[Saved data entries]
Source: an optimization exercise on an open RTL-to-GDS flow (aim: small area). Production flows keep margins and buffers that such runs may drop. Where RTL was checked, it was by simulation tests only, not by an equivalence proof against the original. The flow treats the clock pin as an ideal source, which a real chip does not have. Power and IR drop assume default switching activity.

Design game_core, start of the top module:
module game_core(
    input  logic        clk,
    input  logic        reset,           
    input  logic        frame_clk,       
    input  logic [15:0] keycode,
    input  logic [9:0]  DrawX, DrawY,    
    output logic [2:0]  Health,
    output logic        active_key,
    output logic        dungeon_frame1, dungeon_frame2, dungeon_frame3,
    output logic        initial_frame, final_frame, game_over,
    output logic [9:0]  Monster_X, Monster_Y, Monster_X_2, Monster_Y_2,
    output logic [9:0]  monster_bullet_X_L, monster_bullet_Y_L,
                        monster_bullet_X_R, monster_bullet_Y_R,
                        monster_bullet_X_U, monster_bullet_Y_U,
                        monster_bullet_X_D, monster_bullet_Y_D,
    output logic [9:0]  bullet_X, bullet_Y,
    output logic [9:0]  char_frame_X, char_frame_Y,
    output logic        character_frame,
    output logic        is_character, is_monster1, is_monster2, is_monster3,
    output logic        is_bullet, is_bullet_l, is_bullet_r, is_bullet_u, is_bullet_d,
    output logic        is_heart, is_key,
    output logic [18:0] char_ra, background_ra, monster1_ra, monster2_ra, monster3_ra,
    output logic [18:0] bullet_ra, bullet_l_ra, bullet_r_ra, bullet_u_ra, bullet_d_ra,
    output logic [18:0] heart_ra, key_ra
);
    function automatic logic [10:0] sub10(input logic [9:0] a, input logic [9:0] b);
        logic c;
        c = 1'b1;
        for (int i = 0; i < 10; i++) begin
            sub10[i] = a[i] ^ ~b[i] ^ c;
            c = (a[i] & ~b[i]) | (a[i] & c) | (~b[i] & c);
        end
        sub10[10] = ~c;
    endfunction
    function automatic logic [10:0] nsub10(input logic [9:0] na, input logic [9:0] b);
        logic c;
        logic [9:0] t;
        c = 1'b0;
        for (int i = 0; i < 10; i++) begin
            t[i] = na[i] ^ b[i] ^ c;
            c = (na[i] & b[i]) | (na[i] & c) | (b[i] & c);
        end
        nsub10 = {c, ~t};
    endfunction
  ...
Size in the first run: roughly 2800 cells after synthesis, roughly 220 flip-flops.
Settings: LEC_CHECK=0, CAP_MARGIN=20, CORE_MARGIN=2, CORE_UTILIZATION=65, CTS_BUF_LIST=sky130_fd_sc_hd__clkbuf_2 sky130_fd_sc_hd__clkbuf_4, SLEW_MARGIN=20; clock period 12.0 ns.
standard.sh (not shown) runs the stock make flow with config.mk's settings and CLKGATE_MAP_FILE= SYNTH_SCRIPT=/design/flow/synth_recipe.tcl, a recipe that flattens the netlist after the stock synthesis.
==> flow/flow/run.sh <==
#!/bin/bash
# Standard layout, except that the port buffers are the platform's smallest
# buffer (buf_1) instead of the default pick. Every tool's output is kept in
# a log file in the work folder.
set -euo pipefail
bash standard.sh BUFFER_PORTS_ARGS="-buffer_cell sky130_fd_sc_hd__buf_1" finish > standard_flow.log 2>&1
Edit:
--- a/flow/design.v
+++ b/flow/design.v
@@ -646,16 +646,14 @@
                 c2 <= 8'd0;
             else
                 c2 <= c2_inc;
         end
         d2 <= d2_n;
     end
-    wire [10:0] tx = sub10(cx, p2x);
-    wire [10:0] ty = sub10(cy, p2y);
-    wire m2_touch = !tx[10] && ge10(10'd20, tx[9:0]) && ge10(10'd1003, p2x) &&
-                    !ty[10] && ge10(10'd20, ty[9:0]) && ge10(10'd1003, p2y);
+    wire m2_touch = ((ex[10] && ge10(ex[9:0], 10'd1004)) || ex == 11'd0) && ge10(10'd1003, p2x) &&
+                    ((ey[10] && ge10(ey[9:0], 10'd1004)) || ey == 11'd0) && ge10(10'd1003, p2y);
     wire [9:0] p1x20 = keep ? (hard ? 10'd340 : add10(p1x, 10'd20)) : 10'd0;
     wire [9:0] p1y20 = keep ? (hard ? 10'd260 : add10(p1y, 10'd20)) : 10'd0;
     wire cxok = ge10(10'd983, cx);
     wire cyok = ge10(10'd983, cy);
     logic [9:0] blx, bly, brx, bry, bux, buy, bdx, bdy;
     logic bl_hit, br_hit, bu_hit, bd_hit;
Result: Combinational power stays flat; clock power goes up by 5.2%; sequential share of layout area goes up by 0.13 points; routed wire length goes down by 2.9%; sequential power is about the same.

THE PROBLEM:
Make an exact copy of all the data.

WRITTEN REPLY:
Source: an optimization exercise on an open RTL-to-GDS flow (aim: small area). Production flows keep margins and buffers that such runs may drop. Where RTL was checked, it was by simulation tests only, not by an equivalence proof against the original. The flow treats the clock pin as an ideal source, which a real chip does not have. Power and IR drop assume default switching activity.

Design game_core, start of the top module:
module game_core(
    input  logic        clk,
    input  logic        reset,           
    input  logic        frame_clk,       
    input  logic [15:0] keycode,
    input  logic [9:0]  DrawX, DrawY,    
    output logic [2:0]  Health,
    output logic        active_key,
    output logic        dungeon_frame1, dungeon_frame2, dungeon_frame3,
    output logic        initial_frame, final_frame, game_over,
    output logic [9:0]  Monster_X, Monster_Y, Monster_X_2, Monster_Y_2,
    output logic [9:0]  monster_bullet_X_L, monster_bullet_Y_L,
                        monster_bullet_X_R, monster_bullet_Y_R,
                        monster_bullet_X_U, monster_bullet_Y_U,
                        monster_bullet_X_D, monster_bullet_Y_D,
    output logic [9:0]  bullet_X, bullet_Y,
    output logic [9:0]  char_frame_X, char_frame_Y,
    output logic        character_frame,
    output logic        is_character, is_monster1, is_monster2, is_monster3,
    output logic        is_bullet, is_bullet_l, is_bullet_r, is_bullet_u, is_bullet_d,
    output logic        is_heart, is_key,
    output logic [18:0] char_ra, background_ra, monster1_ra, monster2_ra, monster3_ra,
    output logic [18:0] bullet_ra, bullet_l_ra, bullet_r_ra, bullet_u_ra, bullet_d_ra,
    output logic [18:0] heart_ra, key_ra
);
    function automatic logic [10:0] sub10(input logic [9:0] a, input logic [9:0] b);
        logic c;
        c = 1'b1;
        for (int i = 0; i < 10; i++) begin
            sub10[i] = a[i] ^ ~b[i] ^ c;
            c = (a[i] & ~b[i]) | (a[i] & c) | (~b[i] & c);
        end
        sub10[10] = ~c;
    endfunction
    function automatic logic [10:0] nsub10(input logic [9:0] na, input logic [9:0] b);
        logic c;
        logic [9:0] t;
        c = 1'b0;
        for (int i = 0; i < 10; i++) begin
            t[i] = na[i] ^ b[i] ^ c;
            c = (na[i] & b[i]) | (na[i] & c) | (b[i] & c);
        end
        nsub10 = {c, ~t};
    endfunction
  ...
Size in the first run: roughly 2800 cells after synthesis, roughly 220 flip-flops.
Settings: LEC_CHECK=0, CAP_MARGIN=20, CORE_MARGIN=2, CORE_UTILIZATION=65, CTS_BUF_LIST=sky130_fd_sc_hd__clkbuf_2 sky130_fd_sc_hd__clkbuf_4, SLEW_MARGIN=20; clock period 12.0 ns.
standard.sh (not shown) runs the stock make flow with config.mk's settings and CLKGATE_MAP_FILE= SYNTH_SCRIPT=/design/flow/synth_recipe.tcl, a recipe that flattens the netlist after the stock synthesis.
==> flow/flow/run.sh <==
#!/bin/bash
# Standard layout, except that the port buffers are the platform's smallest
# buffer (buf_1) instead of the default pick. Every tool's output is kept in
# a log file in the work folder.
set -euo pipefail
bash standard.sh BUFFER_PORTS_ARGS="-buffer_cell sky130_fd_sc_hd__buf_1" finish > standard_flow.log 2>&1
Edit:
--- a/flow/design.v
+++ b/flow/design.v
@@ -646,16 +646,14 @@
                 c2 <= 8'd0;
             else
                 c2 <= c2_inc;
         end
         d2 <= d2_n;
     end
-    wire [10:0] tx = sub10(cx, p2x);
-    wire [10:0] ty = sub10(cy, p2y);
-    wire m2_touch = !tx[10] && ge10(10'd20, tx[9:0]) && ge10(10'd1003, p2x) &&
-                    !ty[10] && ge10(10'd20, ty[9:0]) && ge10(10'd1003, p2y);
+    wire m2_touch = ((ex[10] && ge10(ex[9:0], 10'd1004)) || ex == 11'd0) && ge10(10'd1003, p2x) &&
+                    ((ey[10] && ge10(ey[9:0], 10'd1004)) || ey == 11'd0) && ge10(10'd1003, p2y);
     wire [9:0] p1x20 = keep ? (hard ? 10'd340 : add10(p1x, 10'd20)) : 10'd0;
     wire [9:0] p1y20 = keep ? (hard ? 10'd260 : add10(p1y, 10'd20)) : 10'd0;
     wire cxok = ge10(10'd983, cx);
     wire cyok = ge10(10'd983, cy);
     logic [9:0] blx, bly, brx, bry, bux, buy, bdx, bdy;
     logic bl_hit, br_hit, bu_hit, bd_hit;
Result: Combinational power stays flat; clock power goes up by 5.2%; sequential share of layout area goes up by 0.13 points; routed wire length goes down by 2.9%; sequential power is about the same.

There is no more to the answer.